**EXERCISE PROMPT:** Begin at the top of the following data. Copy each line exactly until you have copied the line containing "## area by class of cell".

**GIVEN DATA:**
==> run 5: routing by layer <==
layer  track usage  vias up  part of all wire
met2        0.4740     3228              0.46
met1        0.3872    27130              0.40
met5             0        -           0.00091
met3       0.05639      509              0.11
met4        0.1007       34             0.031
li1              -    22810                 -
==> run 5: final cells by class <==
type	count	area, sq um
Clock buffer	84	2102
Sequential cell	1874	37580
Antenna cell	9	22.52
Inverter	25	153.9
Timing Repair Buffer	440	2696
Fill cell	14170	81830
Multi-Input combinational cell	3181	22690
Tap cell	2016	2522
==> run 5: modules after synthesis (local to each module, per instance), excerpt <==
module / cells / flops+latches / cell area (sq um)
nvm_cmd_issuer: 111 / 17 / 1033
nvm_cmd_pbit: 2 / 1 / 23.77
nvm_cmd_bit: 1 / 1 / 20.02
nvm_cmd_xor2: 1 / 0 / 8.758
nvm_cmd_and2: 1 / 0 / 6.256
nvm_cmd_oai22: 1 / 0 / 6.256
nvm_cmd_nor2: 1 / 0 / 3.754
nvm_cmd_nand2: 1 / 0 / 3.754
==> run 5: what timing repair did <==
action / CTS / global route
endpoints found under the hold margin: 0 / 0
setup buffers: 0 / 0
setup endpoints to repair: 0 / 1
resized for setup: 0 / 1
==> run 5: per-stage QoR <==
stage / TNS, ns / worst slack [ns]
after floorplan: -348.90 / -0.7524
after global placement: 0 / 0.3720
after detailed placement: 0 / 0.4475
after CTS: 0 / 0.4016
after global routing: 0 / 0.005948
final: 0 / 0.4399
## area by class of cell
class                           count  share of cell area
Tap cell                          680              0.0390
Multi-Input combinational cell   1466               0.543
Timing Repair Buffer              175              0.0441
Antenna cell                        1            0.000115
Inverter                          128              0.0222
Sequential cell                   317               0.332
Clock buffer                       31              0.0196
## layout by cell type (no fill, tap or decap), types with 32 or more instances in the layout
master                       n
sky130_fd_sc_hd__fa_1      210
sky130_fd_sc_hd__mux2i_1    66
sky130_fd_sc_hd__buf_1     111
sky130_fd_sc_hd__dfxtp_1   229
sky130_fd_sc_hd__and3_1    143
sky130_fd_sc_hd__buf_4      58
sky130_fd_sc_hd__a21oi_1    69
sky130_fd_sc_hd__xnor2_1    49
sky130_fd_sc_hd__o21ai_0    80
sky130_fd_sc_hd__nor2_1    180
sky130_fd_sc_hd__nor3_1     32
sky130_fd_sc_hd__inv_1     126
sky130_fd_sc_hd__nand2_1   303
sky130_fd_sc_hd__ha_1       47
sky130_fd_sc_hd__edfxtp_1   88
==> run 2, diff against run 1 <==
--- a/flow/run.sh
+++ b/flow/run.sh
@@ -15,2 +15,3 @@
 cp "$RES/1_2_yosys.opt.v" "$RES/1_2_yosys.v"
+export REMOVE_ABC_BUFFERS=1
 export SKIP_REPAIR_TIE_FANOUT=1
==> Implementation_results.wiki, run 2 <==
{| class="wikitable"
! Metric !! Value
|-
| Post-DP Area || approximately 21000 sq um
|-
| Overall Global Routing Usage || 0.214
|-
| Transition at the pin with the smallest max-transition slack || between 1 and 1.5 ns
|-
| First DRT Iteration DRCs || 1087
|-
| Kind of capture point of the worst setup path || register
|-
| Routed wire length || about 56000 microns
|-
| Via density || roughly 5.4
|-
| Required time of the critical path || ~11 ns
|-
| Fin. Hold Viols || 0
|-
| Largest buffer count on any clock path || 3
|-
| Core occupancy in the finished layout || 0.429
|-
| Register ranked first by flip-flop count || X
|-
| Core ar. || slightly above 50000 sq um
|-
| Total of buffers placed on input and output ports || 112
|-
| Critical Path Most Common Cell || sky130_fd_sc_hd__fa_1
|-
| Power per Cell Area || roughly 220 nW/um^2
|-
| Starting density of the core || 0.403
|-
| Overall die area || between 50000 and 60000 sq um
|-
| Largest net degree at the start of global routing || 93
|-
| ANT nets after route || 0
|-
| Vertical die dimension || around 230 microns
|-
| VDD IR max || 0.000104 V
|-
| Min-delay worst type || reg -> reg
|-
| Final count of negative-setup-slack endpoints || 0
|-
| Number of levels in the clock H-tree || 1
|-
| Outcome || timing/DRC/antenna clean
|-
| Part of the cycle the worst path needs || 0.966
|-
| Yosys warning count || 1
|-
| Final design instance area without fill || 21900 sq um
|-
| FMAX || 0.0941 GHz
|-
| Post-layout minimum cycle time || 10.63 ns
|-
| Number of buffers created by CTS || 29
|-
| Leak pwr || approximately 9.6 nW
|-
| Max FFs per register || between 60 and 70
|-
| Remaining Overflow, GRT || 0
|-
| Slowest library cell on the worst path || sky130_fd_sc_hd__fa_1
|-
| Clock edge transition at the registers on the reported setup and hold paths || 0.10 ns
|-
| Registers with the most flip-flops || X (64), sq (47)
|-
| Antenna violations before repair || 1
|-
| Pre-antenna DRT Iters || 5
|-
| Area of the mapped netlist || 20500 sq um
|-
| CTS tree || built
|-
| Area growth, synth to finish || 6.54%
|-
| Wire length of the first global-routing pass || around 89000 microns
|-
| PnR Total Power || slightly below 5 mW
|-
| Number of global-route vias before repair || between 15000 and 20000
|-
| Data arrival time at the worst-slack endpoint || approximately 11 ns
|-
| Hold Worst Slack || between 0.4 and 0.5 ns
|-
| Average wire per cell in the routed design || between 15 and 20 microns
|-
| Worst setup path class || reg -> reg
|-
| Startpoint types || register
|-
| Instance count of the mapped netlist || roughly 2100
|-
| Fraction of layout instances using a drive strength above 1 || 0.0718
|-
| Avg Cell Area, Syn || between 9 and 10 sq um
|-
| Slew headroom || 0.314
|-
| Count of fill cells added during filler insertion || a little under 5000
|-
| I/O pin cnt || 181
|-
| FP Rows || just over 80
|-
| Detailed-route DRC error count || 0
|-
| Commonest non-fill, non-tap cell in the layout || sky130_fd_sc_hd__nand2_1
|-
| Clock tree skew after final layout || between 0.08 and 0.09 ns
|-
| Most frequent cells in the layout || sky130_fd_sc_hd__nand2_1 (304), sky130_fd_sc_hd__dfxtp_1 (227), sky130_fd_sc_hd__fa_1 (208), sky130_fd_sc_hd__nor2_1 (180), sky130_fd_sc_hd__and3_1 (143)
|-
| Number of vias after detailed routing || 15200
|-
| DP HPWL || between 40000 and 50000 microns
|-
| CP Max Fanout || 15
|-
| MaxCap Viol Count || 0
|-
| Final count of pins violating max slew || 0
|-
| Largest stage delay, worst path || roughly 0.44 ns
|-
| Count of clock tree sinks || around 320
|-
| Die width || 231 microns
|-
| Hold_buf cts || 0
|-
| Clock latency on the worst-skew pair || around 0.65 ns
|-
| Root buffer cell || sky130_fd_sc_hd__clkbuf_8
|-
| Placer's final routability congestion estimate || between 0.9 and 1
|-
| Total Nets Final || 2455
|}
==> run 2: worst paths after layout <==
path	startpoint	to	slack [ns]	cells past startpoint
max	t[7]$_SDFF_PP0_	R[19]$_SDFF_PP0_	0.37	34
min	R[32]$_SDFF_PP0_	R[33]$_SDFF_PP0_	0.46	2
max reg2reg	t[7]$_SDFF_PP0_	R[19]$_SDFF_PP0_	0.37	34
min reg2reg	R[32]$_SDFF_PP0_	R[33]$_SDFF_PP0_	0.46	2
This is an optimization exercise on Yosys and OpenROAD, whose aim is small area, a short achievable clock period and few clock cycles, not a production implementation.
The RTL was checked by simulation tests, not by an equivalence proof against the original design.
No activity file was given, so power comes from the tool's default toggle rates.

==> run Y <==
==> flow/design.v <==
`default_nettype none
package gdfs_pkg;
   localparam int MAX_VERTICES = 16;
   localparam int MAX_DEGREE   = 8;
   localparam int OP_W     = 2;
   localparam int VERTEX_W = $clog2(MAX_VERTICES);
   localparam int SLOT_W   = $clog2(MAX_DEGREE);
   localparam int DEG_W    = $clog2(MAX_DEGREE + 1);
   localparam int DEPTH_W  = $clog2(MAX_VERTICES + 1);
   localparam int CFG_W    = 5;
   localparam int STATUS_W = 2;
   localparam int ADJ_AW   = VERTEX_W + SLOT_W;
   localparam int ADJ_DEPTH = MAX_VERTICES * MAX_DEGREE;
   localparam logic [CFG_W-1:0] VCOUNT_RESET = CFG_W'(16);
   localparam logic [OP_W-1:0] OP_CLEAR = 2'd0;
   localparam logic [OP_W-1:0] OP_ADD   = 2'd1;
   localparam logic [OP_W-1:0] OP_TRAV  = 2'd2;
   localparam logic [OP_W-1:0] OP_PATH  = 2'd3;
   localparam logic [STATUS_W-1:0] ST_OK      = 2'd0;
   localparam logic [STATUS_W-1:0] ST_NO_PATH = 2'd1;
   localparam logic [STATUS_W-1:0] ST_RANGE   = 2'd2;
   localparam logic [STATUS_W-1:0] ST_FULL    = 2'd3;
   typedef struct packed {
      logic                latch_req;
      logic                clear_deg;
      logic                load_da;
      logic                load_db;
      logic                edge_wr1;
      logic                edge_wr2;
      logic                start;
      logic                fetch;
      logic                pop;
      logic                push;
      logic                out_load;
      logic                out_status_only;
      logic [STATUS_W-1:0] out_status;
   } gdfs_cmd_type;
   typedef struct packed {
      logic [OP_W-1:0] opcode;
      logic            a_ok;
      logic            b_ok;
      logic            edge_full;
      logic            start_is_target;
      logic            stack_empty;
      logic            has_next;
      logic            nb_new;
      logic            nb_is_target;
      logic            emit_last;
      logic            out_free;
   } gdfs_stat_type;
endpackage
`default_nettype wire
`default_nettype none
module gdfs_ram (
   input  wire logic         clock,
   input  wire logic [15:0]  wr_en,      
   input  wire logic [63:0]  wr_data,    
   input  wire logic [15:0]  rd_sel,     
   output      logic [31:0]  rd_list
);
   logic [31:0] mem_ff [16];
   always_ff @(posedge clock) begin
      for (int u = 0; u < 16; u++) begin
         if (wr_en[u]) begin
            mem_ff[u] <= {mem_ff[u][27:0], wr_data[u*4 +: 4]};
         end
      end
   end
   always_comb begin
      rd_list = '0;
      for (int u = 0; u < 16; u++) begin
         rd_list = rd_list | ({32{rd_sel[u]}} & mem_ff[u]);
      end
   end
endmodule
`default_nettype wire
`default_nettype none
import gdfs_pkg::*;
module graph_depth_first_search_core (
   input  wire logic                clock,
   input  wire logic                reset,
   input  wire logic                req_valid,
   output      logic                req_ready,
   input  wire logic [OP_W-1:0]     req_opcode,
   input  wire logic [VERTEX_W-1:0] req_vertex_a,
   input  wire logic [VERTEX_W-1:0] req_vertex_b,
   output      logic                rsp_valid,
   input  wire logic                rsp_ready,
   output      logic [VERTEX_W-1:0] rsp_vertex_out,
   output      logic                rsp_last_of_run,
   output      logic [STATUS_W-1:0] rsp_status,
   input  wire logic                csr_valid,
   output      logic                csr_ready,
   input  wire logic [CFG_W-1:0]    csr_vertex_count
);
   localparam logic [1:0] E_IDLE = 2'd0;
   localparam logic [1:0] E_ONE  = 2'd1;
   localparam logic [1:0] E_WALK = 2'd2;
   logic [CFG_W-1:0] vcount_ff;
   always_ff @(posedge clock) begin
      if (reset) begin
         vcount_ff <= VCOUNT_RESET;
      end else if (csr_valid) begin
         vcount_ff <= csr_vertex_count;
      end
   end
   assign csr_ready = 1'b1;
   logic       qv_ff;
   logic [1:0] qop_ff;
   logic [3:0] qa_ff;
   logic [3:0] qb_ff;
   logic       req_fire;
   logic       take;
   assign req_ready = !qv_ff;
   assign req_fire  = req_valid && !qv_ff;
   always_ff @(posedge clock) begin
      if (reset) begin
         qv_ff <= 1'b0;
      end else if (take) begin
         qv_ff <= 1'b0;
      end else if (req_fire) begin
         qv_ff <= 1'b1;
      end
   end
   always_ff @(posedge clock) begin
      if (req_fire) begin
         qop_ff <= req_opcode;
         qa_ff  <= req_vertex_a;
         qb_ff  <= req_vertex_b;
      end
   end
   logic [1:0] nop;
   logic [3:0] na;
   logic [3:0] nb;
   logic       na_ok;
   logic       nb_ok;
   logic       n_walk;
   assign nop    = qv_ff ? qop_ff : req_opcode;
   assign na     = qv_ff ? qa_ff : req_vertex_a;
   assign nb     = qv_ff ? qb_ff : req_vertex_b;
   assign na_ok  = vcount_ff[4] || (na < vcount_ff[3:0]);
   assign nb_ok  = vcount_ff[4] || (nb < vcount_ff[3:0]);
   assign n_walk = na_ok && ((nop == OP_TRAV) || (nop == OP_PATH && nb_ok && na != nb));
   logic [1:0]  est_ff;
   logic [1:0]  cop_ff;
   logic [3:0]  ca_ff;
   logic [3:0]  cb_ff;
   logic        cok_ff;        
   logic        half_ff;       
   logic [3:0]  deg_ff [16];
   logic [15:0] vis_ff;
   logic [3:0]  stk_ff [16];
   logic [15:0] live_ff;
   logic [15:0] curv_oh;       
   logic [3:0]  pend_ff;       
   logic        em_ff;
   logic        pv_ff;
   logic [6:0]  ptok_ff;
   logic        pem_ff;        
   logic [3:0]  petop_ff;
   logic [3:0]  e_ff;          
   logic [3:0]  etop_ff;       
   logic       hv_ff;
   logic       tv_ff;
   logic [6:0] h_ff;
   logic [6:0] t_ff;
   logic [15:0] wr_en;
   logic [63:0] wr_data;
   logic [31:0] row;
   gdfs_ram u_adj (
      .clock   (clock),
      .wr_en   (wr_en),
      .wr_data (wr_data),
      .rd_sel  (curv_oh),
      .rd_list (row)
   );
   logic go;
   logic [15:0] a_oh;
   logic [15:0] b_oh;
   logic [15:0] d_full;        
   logic [15:0] d_ge7;         
   logic [15:0] d_zero;
   logic [15:0] d_gt1;
   logic        self_loop;
   logic        add_full;
   logic        add_do;
   logic        clr_do;
   always_comb begin
      for (int u = 0; u < 16; u++) begin
         a_oh[u]   = (ca_ff == 4'(u));
         b_oh[u]   = (cb_ff == 4'(u));
         d_full[u] = deg_ff[u][3];
         d_ge7[u]  = deg_ff[u][3] || (deg_ff[u][2:0] == 3'd7);
         d_zero[u] = (deg_ff[u] == 4'd0);
         d_gt1[u]  = (deg_ff[u] > 4'd1);
      end
   end
   assign self_loop = (ca_ff == cb_ff);
   assign add_full  = !half_ff && (self_loop ? |(a_oh & d_ge7) : |((a_oh | b_oh) & d_full));
   assign add_do    = go && (est_ff == E_ONE) && (cop_ff == OP_ADD) && cok_ff && !add_full;
   assign clr_do    = go && (est_ff == E_ONE) && (cop_ff == OP_CLEAR);
   always_comb begin
      for (int u = 0; u < 16; u++) begin
         wr_data[u*4 +: 4] = a_oh[u] ? cb_ff : ca_ff;
         wr_en[u]          = add_do && (a_oh[u] || b_oh[u]);
      end
   end
   always_ff @(posedge clock) begin
      for (int u = 0; u < 16; u++) begin
         if (reset || clr_do) begin
            deg_ff[u] <= 4'd0;
         end else if (wr_en[u]) begin
            deg_ff[u] <= deg_ff[u] + 4'd1;
         end
      end
   end
   always_ff @(posedge clock) begin
      if (take) begin
         half_ff <= 1'b0;
      end else if (add_do) begin
         half_ff <= 1'b1;
      end
   end
   logic [3:0]  dv;
   logic [7:0]  unv;
   logic [7:0]  sel;
   logic [7:0]  nbr_tgt;
   logic [7:0]  nbr_w;
   logic [3:0]  w;
   logic [15:0] w_oh;
   logic        push;
   logic        w_live;
   logic        v_live;
   logic        found;
   logic [15:0] jh;            
   logic [15:0] live_rest;     
   logic [3:0]  jpos;          
   logic [3:0]  stk_j2;        
   logic        any_live;
   logic        b_isolated;
   always_comb begin
      dv = '0;
      for (int u = 0; u < 16; u++) begin
         dv = dv | ({4{curv_oh[u]}} & deg_ff[u]);
      end
   end
   always_comb begin
      for (int k = 0; k < 8; k++) begin
         unv[k]     = (4'(k) < dv) && !vis_ff[row[k*4 +: 4]];
         nbr_tgt[k] = (row[k*4 +: 4] == cb_ff);
      end
      for (int k = 0; k < 8; k++) begin
         sel[k] = unv[k] && ((unv >> (k + 1)) == 8'd0);
      end
      w = '0;
      for (int k = 0; k < 8; k++) begin
         w = w | ({4{sel[k]}} & row[k*4 +: 4]);
      end
      for (int k = 0; k < 8; k++) begin
         nbr_w[k] = (row[k*4 +: 4] == w);
      end
      for (int u = 0; u < 16; u++) begin
         w_oh[u] = (w == 4'(u));
      end
   end
   assign push   = |unv;
   assign v_live = |(unv & ~nbr_w);
   assign w_live = |(w_oh & d_gt1);
   assign found  = (cop_ff == OP_PATH) && |(sel & nbr_tgt);
   always_comb begin
      jh   = '0;
      jpos = '0;
      for (int i = 0; i < 16; i++) begin
         if (live_ff[i]) begin
            jh   = 16'(1) << i;
            jpos = 4'(i + 1);
         end
      end
      live_rest = live_ff & ~jh;
      stk_j2    = '0;
      for (int i = 0; i < 16; i++) begin
         if (live_rest[i]) begin
            stk_j2 = stk_ff[i];
         end
      end
   end
   assign any_live   = |live_ff;
   assign b_isolated = (cop_ff == OP_PATH) && |(b_oh & d_zero);
   logic       fin;            
   logic       eng_v;
   logic [3:0] eng_vx;
   logic       eng_last;
   logic [1:0] eng_st;
   logic       walk_end;
   assign walk_end = !any_live || b_isolated || (!push && (live_rest == '0));
   always_comb begin
      fin      = 1'b0;
      eng_v    = 1'b0;
      eng_vx   = '0;
      eng_last = 1'b1;
      eng_st   = ST_OK;
      case (est_ff)
         E_ONE: begin
            fin   = (cop_ff != OP_ADD) || !cok_ff || add_full || !self_loop || half_ff;
            eng_v = fin;
            if (!cok_ff) begin
               eng_st = ST_RANGE;
            end else if (cop_ff == OP_ADD && add_full) begin
               eng_st = ST_FULL;
            end else if (cop_ff == OP_PATH) begin
               eng_vx = ca_ff;
            end
         end
         E_WALK: begin
            if (walk_end) begin
               fin   = 1'b1;
               eng_v = 1'b1;
               if (cop_ff == OP_PATH) begin
                  eng_st = ST_NO_PATH;
               end else begin
                  eng_vx = pend_ff;
               end
            end else if (push) begin
               if (cop_ff == OP_TRAV) begin
                  eng_v    = 1'b1;
                  eng_vx   = pend_ff;
                  eng_last = 1'b0;
               end else if (found) begin
                  fin      = 1'b1;
                  eng_v    = 1'b1;
                  eng_vx   = stk_ff[0];
                  eng_last = 1'b0;
               end
            end
         end
         default: begin
            fin = 1'b1;
         end
      endcase
   end
   assign go   = !tv_ff && !pv_ff;
   assign take = go && fin && (qv_ff || req_valid);
   always_ff @(posedge clock) begin
      if (reset) begin
         est_ff <= E_IDLE;
      end else if (go && fin) begin
         est_ff <= take ? (n_walk ? E_WALK : E_ONE) : E_IDLE;
      end
   end
   always_ff @(posedge clock) begin
      if (take) begin
         cop_ff <= nop;
         ca_ff  <= na;
         cb_ff  <= nb;
         cok_ff <= (nop == OP_CLEAR) || (na_ok && (nb_ok || nop == OP_TRAV));
      end
   end
   always_ff @(posedge clock) begin
      if (take) begin
         vis_ff    <= 16'(1) << na;
         live_ff   <= 16'd1;
         curv_oh   <= 16'(1) << na;
         pend_ff   <= na;
      end else if (go && est_ff == E_WALK) begin
         if (push) begin
            vis_ff  <= vis_ff | w_oh;
            pend_ff <= w;
            for (int i = 0; i < 16; i++) begin
               if (jh[i]) begin
                  live_ff[i] <= v_live;
               end
               if (i > 0 && jh[i-1]) begin
                  live_ff[i] <= w_live;
               end
            end
            curv_oh <= w_live ? w_oh : (v_live ? curv_oh : (16'(1) << stk_j2));
         end else begin
            live_ff <= live_rest;
            curv_oh <= 16'(1) << stk_j2;
         end
      end
   end
   always_ff @(posedge clock) begin
      if (take) begin
         stk_ff[0] <= na;
      end
      if (go && est_ff == E_WALK && push) begin
         for (int i = 1; i < 16; i++) begin
            if (jh[i-1]) begin
               stk_ff[i] <= w;
            end
         end
      end
   end
   logic       em_last;
   logic [3:0] em_vx;
   logic       found_evt;
   assign em_vx     = stk_ff[e_ff];
   assign em_last   = (e_ff == etop_ff);
   assign found_evt = go && (est_ff == E_WALK) && !walk_end && push && found;
   always_ff @(posedge clock) begin
      if (reset) begin
         em_ff <= 1'b0;
         pv_ff <= 1'b0;
      end else if (!tv_ff) begin
         if (em_ff) begin
            e_ff <= e_ff + 4'd1;
            if (em_last) begin
               em_ff <= 1'b0;
            end
            if (go && eng_v) begin
               pv_ff <= 1'b1;
            end
         end else if (pv_ff) begin
            pv_ff <= 1'b0;
            if (pem_ff) begin
               em_ff   <= 1'b1;
               e_ff    <= 4'd1;
               etop_ff <= petop_ff;
            end
         end else if (found_evt) begin
            em_ff   <= 1'b1;
            e_ff    <= 4'd1;
            etop_ff <= jpos;
         end
      end
   end
   always_ff @(posedge clock) begin
      if (em_ff && go && eng_v) begin
         ptok_ff  <= {eng_vx, eng_last, eng_st};
         pem_ff   <= found_evt;
         petop_ff <= jpos;
      end
   end
   logic       tok_v;
   logic [6:0] tok;
   logic       pop;
   assign tok_v = !tv_ff && (em_ff || pv_ff || (go && eng_v));
   assign tok   = em_ff ? {em_vx, em_last, ST_OK} :
                  pv_ff ? ptok_ff : {eng_vx, eng_last, eng_st};
   assign pop   = hv_ff && rsp_ready;
   always_ff @(posedge clock) begin
      if (reset) begin
         hv_ff <= 1'b0;
         tv_ff <= 1'b0;
      end else begin
         if (pop) begin
            if (tv_ff) begin
               tv_ff <= 1'b0;
            end else begin
               hv_ff <= tok_v;
            end
         end else if (!hv_ff) begin
            hv_ff <= tok_v;
         end else if (tok_v) begin
            tv_ff <= 1'b1;
         end
      end
   end
   always_ff @(posedge clock) begin
      if (pop) begin
         h_ff <= tv_ff ? t_ff : tok;
      end else if (!hv_ff) begin
         h_ff <= tok;
      end
      if (!pop && hv_ff && tok_v) begin
         t_ff <= tok;
      end
   end
   assign rsp_valid       = hv_ff;
   assign rsp_vertex_out  = h_ff[6:3];
   assign rsp_last_of_run = h_ff[2];
   assign rsp_status      = h_ff[1:0];
endmodule
`default_nettype wire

**TASK RESPONSE:**
==> run 5: routing by layer <==
layer  track usage  vias up  part of all wire
met2        0.4740     3228              0.46
met1        0.3872    27130              0.40
met5             0        -           0.00091
met3       0.05639      509              0.11
met4        0.1007       34             0.031
li1              -    22810                 -
==> run 5: final cells by class <==
type	count	area, sq um
Clock buffer	84	2102
Sequential cell	1874	37580
Antenna cell	9	22.52
Inverter	25	153.9
Timing Repair Buffer	440	2696
Fill cell	14170	81830
Multi-Input combinational cell	3181	22690
Tap cell	2016	2522
==> run 5: modules after synthesis (local to each module, per instance), excerpt <==
module / cells / flops+latches / cell area (sq um)
nvm_cmd_issuer: 111 / 17 / 1033
nvm_cmd_pbit: 2 / 1 / 23.77
nvm_cmd_bit: 1 / 1 / 20.02
nvm_cmd_xor2: 1 / 0 / 8.758
nvm_cmd_and2: 1 / 0 / 6.256
nvm_cmd_oai22: 1 / 0 / 6.256
nvm_cmd_nor2: 1 / 0 / 3.754
nvm_cmd_nand2: 1 / 0 / 3.754
==> run 5: what timing repair did <==
action / CTS / global route
endpoints found under the hold margin: 0 / 0
setup buffers: 0 / 0
setup endpoints to repair: 0 / 1
resized for setup: 0 / 1
==> run 5: per-stage QoR <==
stage / TNS, ns / worst slack [ns]
after floorplan: -348.90 / -0.7524
after global placement: 0 / 0.3720
after detailed placement: 0 / 0.4475
after CTS: 0 / 0.4016
after global routing: 0 / 0.005948
final: 0 / 0.4399
## area by class of cell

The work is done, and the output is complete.